Limit of the sequence $\lim_{n\rightarrow\infty}\sqrt[n]n$ 
Possible Duplicate:
$\lim_{n \to +\infty} n^{\frac{1}{n}} $ 

I know that 
$$\lim_{n\rightarrow\infty}\sqrt[n]n=1$$
and I can imagine that $n$ grows linearly while $n$th root compresses it exponentially and therefore the result is $1$, but how do I calculate it?

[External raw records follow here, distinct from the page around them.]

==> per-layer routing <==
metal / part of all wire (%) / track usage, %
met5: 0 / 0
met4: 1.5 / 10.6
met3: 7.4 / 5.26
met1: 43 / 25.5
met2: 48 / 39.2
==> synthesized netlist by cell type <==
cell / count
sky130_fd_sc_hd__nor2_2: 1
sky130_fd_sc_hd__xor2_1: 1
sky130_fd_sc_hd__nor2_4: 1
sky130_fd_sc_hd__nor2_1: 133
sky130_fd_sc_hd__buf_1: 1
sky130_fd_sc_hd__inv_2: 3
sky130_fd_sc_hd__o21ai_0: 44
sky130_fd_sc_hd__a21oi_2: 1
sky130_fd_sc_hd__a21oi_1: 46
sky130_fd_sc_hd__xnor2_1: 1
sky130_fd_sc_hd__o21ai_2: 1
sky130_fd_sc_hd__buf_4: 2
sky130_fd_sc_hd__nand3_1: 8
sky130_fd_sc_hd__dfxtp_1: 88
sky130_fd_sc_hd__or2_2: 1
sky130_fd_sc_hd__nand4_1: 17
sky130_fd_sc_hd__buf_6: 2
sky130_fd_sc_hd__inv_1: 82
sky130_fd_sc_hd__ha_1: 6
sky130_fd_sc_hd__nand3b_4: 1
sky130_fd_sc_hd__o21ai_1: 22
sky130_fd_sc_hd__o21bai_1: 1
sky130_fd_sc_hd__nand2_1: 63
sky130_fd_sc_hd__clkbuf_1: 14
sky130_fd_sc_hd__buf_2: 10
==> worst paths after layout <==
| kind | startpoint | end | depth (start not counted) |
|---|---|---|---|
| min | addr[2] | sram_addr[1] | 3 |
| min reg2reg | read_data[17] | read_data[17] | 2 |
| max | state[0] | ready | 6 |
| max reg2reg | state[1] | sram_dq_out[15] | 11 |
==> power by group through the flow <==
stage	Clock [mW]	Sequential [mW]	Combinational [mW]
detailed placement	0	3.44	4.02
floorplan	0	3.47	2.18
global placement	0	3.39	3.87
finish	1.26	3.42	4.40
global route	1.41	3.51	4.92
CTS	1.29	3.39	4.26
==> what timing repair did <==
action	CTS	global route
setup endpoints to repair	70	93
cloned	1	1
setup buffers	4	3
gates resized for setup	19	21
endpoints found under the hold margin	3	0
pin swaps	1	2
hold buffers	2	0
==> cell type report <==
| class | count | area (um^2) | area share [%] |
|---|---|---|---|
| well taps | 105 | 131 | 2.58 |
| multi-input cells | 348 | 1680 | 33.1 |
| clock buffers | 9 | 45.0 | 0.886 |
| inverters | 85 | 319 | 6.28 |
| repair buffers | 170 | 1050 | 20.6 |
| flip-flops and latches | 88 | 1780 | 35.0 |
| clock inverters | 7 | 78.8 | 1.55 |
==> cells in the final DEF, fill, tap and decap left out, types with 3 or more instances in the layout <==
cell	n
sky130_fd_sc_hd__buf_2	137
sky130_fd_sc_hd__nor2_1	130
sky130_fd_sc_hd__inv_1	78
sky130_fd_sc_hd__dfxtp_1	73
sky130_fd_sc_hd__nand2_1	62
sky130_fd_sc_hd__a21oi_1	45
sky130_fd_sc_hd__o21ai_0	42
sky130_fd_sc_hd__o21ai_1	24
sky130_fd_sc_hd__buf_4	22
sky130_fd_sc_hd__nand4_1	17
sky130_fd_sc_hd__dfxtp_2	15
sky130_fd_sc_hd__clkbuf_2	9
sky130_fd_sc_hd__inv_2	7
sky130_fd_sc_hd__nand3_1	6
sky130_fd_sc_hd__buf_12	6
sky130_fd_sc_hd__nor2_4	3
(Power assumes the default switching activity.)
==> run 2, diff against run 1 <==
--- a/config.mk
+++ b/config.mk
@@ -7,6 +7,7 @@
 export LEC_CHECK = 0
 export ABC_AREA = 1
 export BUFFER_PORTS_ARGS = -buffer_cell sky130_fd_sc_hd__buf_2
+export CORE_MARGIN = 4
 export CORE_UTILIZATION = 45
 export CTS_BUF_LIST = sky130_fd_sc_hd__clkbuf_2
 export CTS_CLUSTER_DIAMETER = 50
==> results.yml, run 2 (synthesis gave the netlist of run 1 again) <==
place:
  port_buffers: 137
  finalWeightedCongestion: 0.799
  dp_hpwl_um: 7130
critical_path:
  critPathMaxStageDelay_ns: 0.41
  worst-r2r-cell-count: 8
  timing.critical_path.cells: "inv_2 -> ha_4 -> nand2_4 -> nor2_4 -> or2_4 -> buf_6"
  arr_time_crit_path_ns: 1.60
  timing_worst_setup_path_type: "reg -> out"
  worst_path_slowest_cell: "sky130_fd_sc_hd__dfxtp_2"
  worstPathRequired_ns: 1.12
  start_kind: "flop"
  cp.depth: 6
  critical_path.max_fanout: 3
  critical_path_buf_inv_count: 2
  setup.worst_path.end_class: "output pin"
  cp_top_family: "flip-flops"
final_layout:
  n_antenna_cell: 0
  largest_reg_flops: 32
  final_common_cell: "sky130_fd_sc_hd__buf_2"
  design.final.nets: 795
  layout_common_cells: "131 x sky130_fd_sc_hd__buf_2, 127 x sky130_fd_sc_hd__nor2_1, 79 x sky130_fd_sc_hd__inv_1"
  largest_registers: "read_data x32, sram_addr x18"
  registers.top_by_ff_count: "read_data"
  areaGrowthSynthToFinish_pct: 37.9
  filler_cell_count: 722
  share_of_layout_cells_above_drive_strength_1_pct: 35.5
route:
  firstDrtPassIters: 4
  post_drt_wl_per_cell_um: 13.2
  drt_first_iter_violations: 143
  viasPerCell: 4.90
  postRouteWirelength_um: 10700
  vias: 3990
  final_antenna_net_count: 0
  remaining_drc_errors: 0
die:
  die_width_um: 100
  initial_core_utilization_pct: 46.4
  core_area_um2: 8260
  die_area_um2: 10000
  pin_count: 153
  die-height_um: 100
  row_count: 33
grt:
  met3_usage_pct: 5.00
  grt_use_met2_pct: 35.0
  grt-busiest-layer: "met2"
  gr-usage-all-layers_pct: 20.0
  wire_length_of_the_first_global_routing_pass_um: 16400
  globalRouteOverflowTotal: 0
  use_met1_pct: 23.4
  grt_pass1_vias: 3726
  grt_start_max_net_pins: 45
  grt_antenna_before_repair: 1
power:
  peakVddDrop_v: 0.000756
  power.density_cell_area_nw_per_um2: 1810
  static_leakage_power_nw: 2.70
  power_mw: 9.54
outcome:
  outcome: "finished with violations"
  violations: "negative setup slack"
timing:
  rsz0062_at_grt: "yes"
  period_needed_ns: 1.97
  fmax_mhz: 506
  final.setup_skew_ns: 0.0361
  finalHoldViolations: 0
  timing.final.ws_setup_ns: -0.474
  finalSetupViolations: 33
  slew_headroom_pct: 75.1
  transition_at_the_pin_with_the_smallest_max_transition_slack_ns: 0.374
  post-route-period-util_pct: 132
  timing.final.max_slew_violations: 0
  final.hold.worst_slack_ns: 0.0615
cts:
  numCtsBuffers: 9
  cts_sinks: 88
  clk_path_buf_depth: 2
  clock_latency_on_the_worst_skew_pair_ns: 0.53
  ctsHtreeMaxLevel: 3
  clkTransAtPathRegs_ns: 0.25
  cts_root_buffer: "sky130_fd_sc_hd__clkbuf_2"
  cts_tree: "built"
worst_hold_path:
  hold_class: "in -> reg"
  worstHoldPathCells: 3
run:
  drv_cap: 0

 A: $$\lim_{n\rightarrow\infty}\sqrt[n]n$$
$$=\lim_{n\rightarrow\infty}e^{\frac{\ln(n)}{n}}$$
and as we know that $\lim_{n\rightarrow\infty}\frac{\ln(n)}{n} = 0$ {apply  l'Hospital's rule}
So $$\lim_{n\rightarrow\infty}\sqrt[n]n=1$$
A: Claim: For each $a>1$, there exists $N$ such that $n<a^n$ for all $n>N$.
Proof: Write $a=1+b$.  By the binomial theorem, $a^n=(1+b)^n\geq \frac{1}{2}n(n-1)b^2$ when $n\geq 2$.  Thus $\frac{a^n}{n} \geq \frac{1}{2}(n-1)b^2$.  It follows that if $N$ is at least $2/b^2+1$, then when $n>N$, $n<a^n$.

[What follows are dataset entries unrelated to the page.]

## src/rtl/reg_writeback_queue_if.sv

```systemverilog
// Writeback-queue port bundle: result push, freeze, issue reservation/RAW query, RF write side.
// The master drives results and reservations; the slave is the queue.
interface reg_writeback_queue_if #(
   parameter int unsigned DATA_W = 16,
   parameter int unsigned REG_AW = 4
) ();
   logic                   in_valid;
   logic                   in_ready;
   logic [REG_AW-1:0]      in_dst;
   logic [DATA_W-1:0]      in_data;
   logic                   in_lo_en;
   logic [DATA_W-1:0]      in_hi;
   logic                   in_hi_en;
   logic                   freeze;
   logic                   rsv_valid;
   logic [REG_AW-1:0]      rsv_dst;
   logic                   rsv_hi;
   logic [REG_AW-1:0]      q_r1;
   logic [REG_AW-1:0]      q_r2;
   logic                   stall;
   logic [2**REG_AW-1:0]   busy;
   logic [REG_AW-1:0]      wb_dst;
   logic [DATA_W-1:0]      wb_data;
   logic                   wb_wr;
   logic [DATA_W-1:0]      wb_r15_data;
   logic                   wb_wr_r15;
   logic                   sb_err;

   modport master (
      output in_valid, in_dst, in_data, in_lo_en, in_hi, in_hi_en, freeze,
      output rsv_valid, rsv_dst, rsv_hi, q_r1, q_r2,
      input  in_ready, stall, busy, wb_dst, wb_data, wb_wr, wb_r15_data, wb_wr_r15, sb_err
   );

   modport slave (
      input  in_valid, in_dst, in_data, in_lo_en, in_hi, in_hi_en, freeze,
      input  rsv_valid, rsv_dst, rsv_hi, q_r1, q_r2,
      output in_ready, stall, busy, wb_dst, wb_data, wb_wr, wb_r15_data, wb_wr_r15, sb_err
   );
endinterface

```

## src/rtl/reg_writeback_queue.sv

```systemverilog
// Writeback queue for the 16x16 register file with a RAW pending-destination scoreboard.
// Define WB_BYPASS_EN to let a push into an empty, unfrozen queue reach wb_* at the push edge.
module reg_writeback_queue #(
   parameter int unsigned DATA_W  = 16,
   parameter int unsigned REG_AW  = 4,
   parameter int unsigned DEPTH   = 4,
   parameter int unsigned FIFO_AW = 2
) (
   input logic                 clk,
   input logic                 rst,
   reg_writeback_queue_if.slave bus
);
   localparam int unsigned NREG = 2**REG_AW;
   localparam logic [FIFO_AW:0] FULL = (FIFO_AW+1)'(DEPTH);

   typedef struct packed {
      logic [REG_AW-1:0] dst;
      logic [DATA_W-1:0] data;
      logic              loEn;
      logic [DATA_W-1:0] hi;
      logic              hiEn;
   } entry_t;

   entry_t              mem [DEPTH];
   logic [FIFO_AW-1:0]  headPtr;
   logic [FIFO_AW-1:0]  tailPtr;
   logic [FIFO_AW:0]    count;

   logic [REG_AW-1:0]   wbDst;
   logic [DATA_W-1:0]   wbData;
   logic                wbWr;
   logic [DATA_W-1:0]   wbR15Data;
   logic                wbWrR15;

   logic [1:0]          sbCnt [NREG];
   logic                sbErr;
   logic [NREG-1:0]     busyVec;
   logic [NREG-1:0]     incVec;
   logic [NREG-1:0]     decVec;
   logic [NREG-1:0]     errVec;

   entry_t inEntry;
   entry_t wbSrc;
   logic   push;
   logic   pop;
   logic   bypass;
   logic   enqueue;
   logic   load;

   always_comb begin
      inEntry.dst  = bus.in_dst;
      inEntry.data = bus.in_data;
      inEntry.loEn = bus.in_lo_en;
      inEntry.hi   = bus.in_hi;
      inEntry.hiEn = bus.in_hi_en;
      // in_ready comes from the registered count only, so a full queue refuses even while popping
      push   = bus.in_valid && (count < FULL);
      pop    = (count != '0) && !bus.freeze;
      bypass = 1'b0;
`ifdef WB_BYPASS_EN
      bypass = push && (count == '0) && !bus.freeze;
`endif
      enqueue = push && !bypass;
      load    = bypass || pop;
      wbSrc   = bypass ? inEntry : mem[headPtr];
   end

   always_ff @(posedge clk) begin
      if (!rst && enqueue) begin
         mem[tailPtr] <= inEntry;
      end
   end

   always_ff @(posedge clk) begin
      if (rst) begin
         headPtr <= '0;
         tailPtr <= '0;
         count   <= '0;
      end else begin
         if (enqueue) begin
            tailPtr <= tailPtr + FIFO_AW'(1);
         end
         if (pop) begin
            headPtr <= headPtr + FIFO_AW'(1);
         end
         if (enqueue && !pop) begin
            count <= count + (FIFO_AW+1)'(1);
         end else if (!enqueue && pop) begin
            count <= count - (FIFO_AW+1)'(1);
         end
      end
   end

   always_ff @(posedge clk) begin
      if (rst) begin
         wbDst     <= '0;
         wbData    <= '0;
         wbWr      <= 1'b0;
         wbR15Data <= '0;
         wbWrR15   <= 1'b0;
      end else if (load) begin
         wbDst     <= wbSrc.dst;
         wbData    <= wbSrc.data;
         wbWr      <= wbSrc.loEn;
         wbR15Data <= wbSrc.hi;
         // R15 lives at index 0: a primary write to index 0 takes the port
         wbWrR15   <= wbSrc.hiEn && !(wbSrc.loEn && (wbSrc.dst == '0));
      end else begin
         wbWr    <= 1'b0;
         wbWrR15 <= 1'b0;
      end
   end

   always_comb begin
      for (int i = 0; i < NREG; i++) begin
         incVec[i]  = bus.rsv_valid &&
                      ((bus.rsv_dst == REG_AW'(i)) || (bus.rsv_hi && (i == 0)));
         decVec[i]  = (wbWr && (wbDst == REG_AW'(i))) || (wbWrR15 && (i == 0));
         errVec[i]  = (incVec[i] && !decVec[i] && (sbCnt[i] == 2'd3)) ||
                      (decVec[i] && !incVec[i] && (sbCnt[i] == 2'd0));
         busyVec[i] = (sbCnt[i] != 2'd0);
      end
   end

   always_ff @(posedge clk) begin
      if (rst) begin
         for (int i = 0; i < NREG; i++) begin
            sbCnt[i] <= 2'd0;
         end
         sbErr <= 1'b0;
      end else begin
         for (int i = 0; i < NREG; i++) begin
            if (incVec[i] && !decVec[i] && (sbCnt[i] != 2'd3)) begin
               sbCnt[i] <= sbCnt[i] + 2'd1;
            end else if (decVec[i] && !incVec[i] && (sbCnt[i] != 2'd0)) begin
               sbCnt[i] <= sbCnt[i] - 2'd1;
            end
         end
         sbErr <= sbErr | (|errVec);
      end
   end

   assign bus.in_ready    = (count < FULL);
   assign bus.stall       = busyVec[bus.q_r1] | busyVec[bus.q_r2];
   assign bus.busy        = busyVec;
   assign bus.wb_dst      = wbDst;
   assign bus.wb_data     = wbData;
   assign bus.wb_wr       = wbWr;
   assign bus.wb_r15_data = wbR15Data;
   assign bus.wb_wr_r15   = wbWrR15;
   assign bus.sb_err      = sbErr;
endmodule
```

## src/flat_wrapper.sv

```systemverilog
// flat-port wrapper written by rule: the top's interface ports become plain ports
module reg_writeback_queue_flat 
#(
   parameter int unsigned DATA_W  = 16,
   parameter int unsigned REG_AW  = 4,
   parameter int unsigned DEPTH   = 4,
   parameter int unsigned FIFO_AW = 2
)
  (clk, rst, bus_in_valid, bus_in_dst, bus_in_data, bus_in_lo_en, bus_in_hi, bus_in_hi_en, bus_freeze, bus_rsv_valid, bus_rsv_dst, bus_rsv_hi, bus_q_r1, bus_q_r2, bus_in_ready, bus_stall, bus_busy, bus_wb_dst, bus_wb_data, bus_wb_wr, bus_wb_r15_data, bus_wb_wr_r15, bus_sb_err);
  reg_writeback_queue_if #(.DATA_W(DATA_W), .REG_AW(REG_AW)) bus_i ();
  input logic clk;
  input logic rst;
  input wire logic [$bits(bus_i.in_valid)-1:0] bus_in_valid;
  input wire logic [$bits(bus_i.in_dst)-1:0] bus_in_dst;
  input wire logic [$bits(bus_i.in_data)-1:0] bus_in_data;
  input wire logic [$bits(bus_i.in_lo_en)-1:0] bus_in_lo_en;
  input wire logic [$bits(bus_i.in_hi)-1:0] bus_in_hi;
  input wire logic [$bits(bus_i.in_hi_en)-1:0] bus_in_hi_en;
  input wire logic [$bits(bus_i.freeze)-1:0] bus_freeze;
  input wire logic [$bits(bus_i.rsv_valid)-1:0] bus_rsv_valid;
  input wire logic [$bits(bus_i.rsv_dst)-1:0] bus_rsv_dst;
  input wire logic [$bits(bus_i.rsv_hi)-1:0] bus_rsv_hi;
  input wire logic [$bits(bus_i.q_r1)-1:0] bus_q_r1;
  input wire logic [$bits(bus_i.q_r2)-1:0] bus_q_r2;
  output wire logic [$bits(bus_i.in_ready)-1:0] bus_in_ready;
  output wire logic [$bits(bus_i.stall)-1:0] bus_stall;
  output wire logic [$bits(bus_i.busy)-1:0] bus_busy;
  output wire logic [$bits(bus_i.wb_dst)-1:0] bus_wb_dst;
  output wire logic [$bits(bus_i.wb_data)-1:0] bus_wb_data;
  output wire logic [$bits(bus_i.wb_wr)-1:0] bus_wb_wr;
  output wire logic [$bits(bus_i.wb_r15_data)-1:0] bus_wb_r15_data;
  output wire logic [$bits(bus_i.wb_wr_r15)-1:0] bus_wb_wr_r15;
  output wire logic [$bits(bus_i.sb_err)-1:0] bus_sb_err;
  assign bus_i.in_valid = bus_in_valid;
  assign bus_i.in_dst = bus_in_dst;
  assign bus_i.in_data = bus_in_data;
  assign bus_i.in_lo_en = bus_in_lo_en;
  assign bus_i.in_hi = bus_in_hi;
  assign bus_i.in_hi_en = bus_in_hi_en;
  assign bus_i.freeze = bus_freeze;
  assign bus_i.rsv_valid = bus_rsv_valid;
  assign bus_i.rsv_dst = bus_rsv_dst;
  assign bus_i.rsv_hi = bus_rsv_hi;
  assign bus_i.q_r1 = bus_q_r1;
  assign bus_i.q_r2 = bus_q_r2;
  assign bus_in_ready = bus_i.in_ready;
  assign bus_stall = bus_i.stall;
  assign bus_busy = bus_i.busy;
  assign bus_wb_dst = bus_i.wb_dst;
  assign bus_wb_data = bus_i.wb_data;
  assign bus_wb_wr = bus_i.wb_wr;
  assign bus_wb_r15_data = bus_i.wb_r15_data;
  assign bus_wb_wr_r15 = bus_i.wb_wr_r15;
  assign bus_sb_err = bus_i.sb_err;
  reg_writeback_queue #(.DATA_W(DATA_W), .REG_AW(REG_AW), .DEPTH(DEPTH), .FIFO_AW(FIFO_AW)) u_core (.clk(clk), .rst(rst), .bus(bus_i));
endmodule
```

As a consequence, for each $a>1$, there exists $N$ such that $1\leq n^{1/n}<a$ for all $n>N$, and this implies that $\lim\limits_{n\to\infty}n^{1/n}=1$.
A: One could use the fact that for a sequence of positive terms, if $\lim\limits_{n\rightarrow\infty}{a_{n+1}\over a_n}$ exists, then so does $\lim\limits_{n\rightarrow\infty} \root n\of {a_n}$ and the two limits are equal. A proof of this general fact can be found in these notes of Pete L. Clark. This result can also be found in many analysis texts; e.g., baby Rudin.
That your sequence has limit $1$ is easily shown using the above fact. A detailed proof that your sequence has limit $1$, based on the proof of the above fact,  can be found in this thread.
A: Let's see a very elementary proof. Without loss of generality we proceed replacing $n$ by $2^n$ and get that:
$$ 1\leq\lim_{n\rightarrow\infty} n^{\frac{1}{n}}=\lim_{n\rightarrow\infty} {2^n}^{\frac{1}{{2}^{n}}}=\lim_{n\rightarrow\infty} {2}^{\frac{n}{{2}^{n}}}\leq\lim_{n\rightarrow\infty} {2}^{\frac{n}{\dbinom{n}{2}}}=2^0=1$$
By Squeeze Theorem the proof is complete.
A: Let$$y=n^{\frac{1}{n}}$$ 
$$\log y=\log( n^{\frac{1}{n}})$$
$$\Rightarrow \lim_{n\to\infty}\log y=\lim_{n\to\infty}\frac{\log n}{n}$$
We have $\left(\frac{\infty}{\infty}\right)$ form so we apply L'hospital rule, we get,
$$ \lim_{n\to\infty}\log y=\lim_{n\to\infty}\frac{\frac{1}{n}}{1}$$
$$\therefore \lim_{n\to\infty}\log y=\lim_{n\to\infty}\frac{1}{n}=0$$
Hence
$$\lim_{n\to\infty} y=e^{0}=1.$$
It follows that, $$\lim_{n\to\infty}n^{\frac{1}{n}}=1.$$
A: Perhaps one of the most elementary ways to prove it: since $\,n\geq 1\,\,\forall n\in\mathbb{N}\,$ , we can put$$\sqrt[n]{n}=1+c_n\,,\,c_n\geq0\Longrightarrow n=(1+c_n)^n\geq \frac{n(n-1)}{2}c_n^2$$using the binomial expansion ,so that$$0<c_n\leq\sqrt\frac{2}{n-1}$$and now just apply the squeeze theorem and get $\,c_n\to 0\,$, which is precisely what we need.